Ernesto Monteiro, 79 anos e boné de Portugal na cabeça, está há 12 em Oeiras, no Bairro do Pombal, junto ao cemitério. Tudo graças ao “pai Isaltino”. “Dizem que desviou dinheiro. Tenho pena, por mim ele continuava lá, que trabalhava bem.” O seu passado pertence à era pré-Isaltino. Durante 27 anos viveu numa barraca em Algés. Faz parte do grupo que ganhou uma casa porque o autarca conseguiu erradicar todas as barracas do concelho até 2003. Por alguma razão, bairros como o do Pombal ou das Lajes são lugares temidos fora de horas por forasteiros, mas Isaltino era recebido como se estivesse em casa. Quando o presidente chegava era sempre uma festa: punha-se a música aos berros e dançava-se kizomba, hip hop e funaná. “Aqui no bairro toda a gente gosta dele”, conta Filomeno, que na paragem de autocarro espera a camioneta para Leceia, onde noutros bairros sociais Isaltino também era tratado como rei.

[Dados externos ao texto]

$ cat src/rtl/pipe_idexe_issue.sv
// ID->EXE issue stage: operand forwarding, load-use stall detection, E-stage
// registers, and a saturating count of inserted bubbles.
module pipe_idexe_issue #(
    parameter int CNT_W = 16
) (
    input  logic             clock,
    input  logic             resetn,
    input  logic             dvalid,
    input  logic             dflush,
    input  logic [31:0]      da,
    input  logic [31:0]      db,
    input  logic [31:0]      dimm,
    input  logic [31:0]      dpc4,
    input  logic [4:0]       drs,
    input  logic [4:0]       drt,
    input  logic [4:0]       drn,
    input  logic             dusers,
    input  logic             dusert,
    input  logic [9:0]       dctrl,
    input  logic [31:0]      ealu,
    input  logic [31:0]      malu,
    input  logic [31:0]      mmo,
    input  logic             mwreg,
    input  logic             mm2reg,
    input  logic [4:0]       mrn,
    output logic [31:0]      ea,
    output logic [31:0]      eb,
    output logic [31:0]      eimm,
    output logic [31:0]      epc4,
    output logic [4:0]       ern0,
    output logic [9:0]       ectrl,
    output logic             evalid,
    output logic             stall,
    output logic [1:0]       fwda,
    output logic [1:0]       fwdb,
    output logic [CNT_W-1:0] bubble_cnt
);

    logic [31:0]      r_ea_p1;
    logic [31:0]      r_eb_p1;
    logic [31:0]      r_eimm_p1;
    logic [31:0]      r_epc4_p1;
    logic [4:0]       r_ern0_p1;
    logic [9:0]       r_ectrl_p1;
    logic             r_vld_p1;
    logic [CNT_W-1:0] r_bubble_cnt;

    logic             w_ewreg;
    logic             w_em2reg;
    logic [4:0]       w_ern;
    logic             w_hz;
    logic             w_bubble;
    logic             w_cnt_inc;
    logic [1:0]       w_fwda;
    logic [1:0]       w_fwdb;
    logic [31:0]      w_opa;
    logic [31:0]      w_opb;

    // E stage wins over M; a non-load in E is the only E source that can forward.
    function automatic logic [1:0] fwd_sel(
        input logic [4:0] x,
        input logic       e_ok,
        input logic [4:0] e_rn,
        input logic       m_wr,
        input logic       m_ld,
        input logic [4:0] m_rn
    );
        logic [1:0] sel;
        sel = 2'd0;
        if (e_ok && (e_rn != 5'd0) && (e_rn == x))
            sel = 2'd1;
        else if (m_wr && (m_rn != 5'd0) && (m_rn == x))
            sel = m_ld ? 2'd3 : 2'd2;
        return sel;
    endfunction

    function automatic logic [31:0] opnd_mux(
        input logic [1:0]  sel,
        input logic [31:0] rf,
        input logic [31:0] e_res,
        input logic [31:0] m_res,
        input logic [31:0] m_load
    );
        logic [31:0] v;
        case (sel)
            2'd1:    v = e_res;
            2'd2:    v = m_res;
            2'd3:    v = m_load;
            default: v = rf;
        endcase
        return v;
    endfunction

    function automatic logic [CNT_W-1:0] sat_inc(input logic [CNT_W-1:0] c);
        return (&c) ? c : c + CNT_W'(1);
    endfunction

    assign w_ewreg  = r_ectrl_p1[7];
    assign w_em2reg = r_ectrl_p1[8];
    // jal forces the destination to r31 without changing the registered ern0.
    assign w_ern    = r_ern0_p1 | {5{r_ectrl_p1[6]}};

    assign w_fwda = fwd_sel(drs, r_vld_p1 & w_ewreg & ~w_em2reg, w_ern, mwreg, mm2reg, mrn);
    assign w_fwdb = fwd_sel(drt, r_vld_p1 & w_ewreg & ~w_em2reg, w_ern, mwreg, mm2reg, mrn);
    assign w_opa  = opnd_mux(w_fwda, da, ealu, malu, mmo);
    assign w_opb  = opnd_mux(w_fwdb, db, ealu, malu, mmo);

    assign w_hz = dvalid & r_vld_p1 & w_ewreg & w_em2reg & (w_ern != 5'd0) &
                  ((dusers & (w_ern == drs)) | (dusert & (w_ern == drt)));

    assign w_bubble  = dflush | ~dvalid | w_hz;
    assign w_cnt_inc = dvalid & (w_hz | dflush);

    // ---- stage boundary: ID (p0) -> E (p1) ----
    always_ff @(posedge clock or negedge resetn) begin
        if (!resetn) begin
            r_ea_p1      <= '0;
            r_eb_p1      <= '0;
            r_eimm_p1    <= '0;
            r_epc4_p1    <= '0;
            r_ern0_p1    <= '0;
            r_ectrl_p1   <= '0;
            r_vld_p1     <= 1'b0;
            r_bubble_cnt <= '0;
        end else begin
            if (w_bubble) begin
                r_ea_p1    <= '0;
                r_eb_p1    <= '0;
                r_eimm_p1  <= '0;
                r_epc4_p1  <= '0;
                r_ern0_p1  <= '0;
                r_ectrl_p1 <= '0;
                r_vld_p1   <= 1'b0;
            end else begin
                r_ea_p1    <= w_opa;
                r_eb_p1    <= w_opb;
                r_eimm_p1  <= dimm;
                r_epc4_p1  <= dpc4;
                r_ern0_p1  <= drn;
                r_ectrl_p1 <= dctrl;
                r_vld_p1   <= 1'b1;
            end
            if (w_cnt_inc)
                r_bubble_cnt <= sat_inc(r_bubble_cnt);
        end
    end

    assign ea         = r_ea_p1;
    assign eb         = r_eb_p1;
    assign eimm       = r_eimm_p1;
    assign epc4       = r_epc4_p1;
    assign ern0       = r_ern0_p1;
    assign ectrl      = r_ectrl_p1;
    assign evalid     = r_vld_p1;
    assign stall      = w_hz & ~dflush;
    assign fwda       = w_fwda;
    assign fwdb       = w_fwdb;
    assign bubble_cnt = r_bubble_cnt;

endmodule

$ cat config.mk
export PLATFORM = sky130hd
export DESIGN_NAME = pipe_idexe_issue
export DESIGN_NICKNAME = d
export VERILOG_FILES = /design/src/rtl/pipe_idexe_issue.sv
export SDC_FILE = /design/constraint.sdc
export NUM_CORES = 1
export LEC_CHECK = 0
export CORE_AREA = 2 2 167 169
export DETAILED_ROUTE_END_ITERATION = 8
export DIE_AREA = 0 0 169 171
export GPL_TIMING_DRIVEN = 1
export PLACE_DENSITY = 0.64
export SYNTH_ARGS = -nofsm -noshare
export SYNTH_HDL_FRONTEND = slang
export SYNTH_SLANG_ARGS = --single-unit
$ cat constraint.sdc
create_clock -name clock -period 3.9 [get_ports clock]
set_input_delay 0.78 -clock clock [delete_from_list [all_inputs] [get_ports clock]]
set_output_delay 0.78 -clock clock [all_outputs]
set_load 0.05 [all_outputs]
==> results of run 1 <==
## registers in the layout, indices dropped and copies added (netlist names)
register,cells
bubble_cnt,16
ea,32
eb,32
ectrl,10
eimm,32
epc4,32
ern0,5
evalid,1
## routing by layer
metal | part of all wire | GRT usage
met5 | 0 | 0
met4 | 0.027 | 0.06577
met3 | 0.093 | 0.06176
met2 | 0.50 | 0.3204
met1 | 0.38 | 0.2060
## worst max path at each step
| stage | startpoint | slack [ns] | end | depth (start not counted) |
|---|---|---|---|---|
| floorplan | ern0[1] | 0.04 | stall | 7 |
| global placement | drt[1] | 0.40 | stall | 9 |
| detailed placement | drt[1] | 0.38 | stall | 9 |
| CTS | drt[1] | 0.36 | stall | 9 |
| global route | drt[1] | 0.23 | stall | 9 |
| finish | drt[1] | 0.38 | stall | 9 |
## area by class of cell
cell class	instances	area (um2)	area share
tap	346	432.9	0.03471
timing repair buffer	441	4431	0.3552
multi-input combinational	484	2943	0.2360
sequential	160	4004	0.3210
inverter	7	26.28	0.002107
clock buffer	18	439.2	0.03521
clock inverter	14	196.4	0.01575
## cell usage after synthesis (all sizes together)
master  number  area share
dfrtp      160        0.55
nor2       141       0.074
and3        80       0.069
a21oi       67       0.046
a211oi      65       0.068
clkbuf      39       0.020
mux2i       32       0.044
buf         20       0.017
xor2        19       0.023
xnor2       12       0.015
nand2       11      0.0057
nor3        11      0.0092
nand3       10      0.0069
inv          7      0.0036
nor4         6      0.0073
o21ai        5      0.0050
or3          4      0.0035
a21o         3      0.0031
nand4        2      0.0017
nor2b        2      0.0017
o21a         2      0.0021
or4          2      0.0026
a31o         1      0.0012
a32oi        1      0.0012
a41oi        1      0.0012
and4b        1      0.0014
ha           1      0.0017
mux2         1      0.0016
nor4bb       1      0.0014
o211ai       1      0.0010
o221ai       1      0.0021
o41ai        1      0.0023
## cell usage in the layout (no fill, tap or decap), drive strengths merged, types with 2 or more instances in the layout
cell           netlist  layout
clkdlybuf4s50        0     418
dfrtp              160     160
nor2               141     141
and3                80      80
a21oi               67      67
a211oi              65      65
mux2i               32      32
buf                 20      23
xor2                19      19
clkbuf              39      18
xnor2               12      12
inv                  7      12
nand2               11      11
nor3                11      11
nand3               10      10
nor4                 6       6
o21ai                5       5
or3                  4       4
clkinv               0       4
a21o                 3       3
bufinv               0       3
o21a                 2       2
nor2b                2       2
nand4                2       2
clkinvlp             0       2
or4                  2       2
## power breakdown
group	internal, mW	switching, mW
sequential	1.75	0.0633
combinational	0.501	0.620
clock	1.05	0.749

Será preciso chegar às Palmeiras e à Quinta do Marquês, zonas de vivendas e moradias mais próximas do mar, para que a justiça fale primeiro que a obra. Na esplanada de um café do shopping, quatro amigos juntam-se naquilo a que na brincadeira chamam “uma tertúlia pseudo-política, misturada com conversé”. “Um homem de visão”, “o melhor autarca do país”, “insubstituível”. Mas não é por reconhecerem a obra que votaram ou votariam nele. “É popular, simpático e competente. Aqui as pessoas não se indignam muito. Mas se cometeu fraudes que a justiça já provou tem mais é de pagar por elas.”
No centro histórico, José Arlindo é dono de uma loja que repara electrodomésticos mas já não está aberta ao público. É uma excepção num concelho que faz vénias ao seu ex-presidente. É da oposição? Não, mas podia, confiando no que os adeptos de Isaltino disseram: “Se quer encontrar quem diga mal dele vai ter de ir ali para os lados da câmara.” Que fez boa obra, lá isso fez, reconhece Arlindo. “E a má, ninguém fala daquele Satu?” O transporte futurista que anda sobre carris e sem maquinista lá permanece, vazio, abandonado, no meio de um concelho que fervilha. Não é estar contra por ser do contra, explicará o comerciante. “Ele pode ter tido sarilhos, o dinheiro não é meu, mas de onde é que ele veio? Como é que ninguém se indigna com isto?”


“Um homem de visão”, “o melhor autarca do país”, “insubstituível”.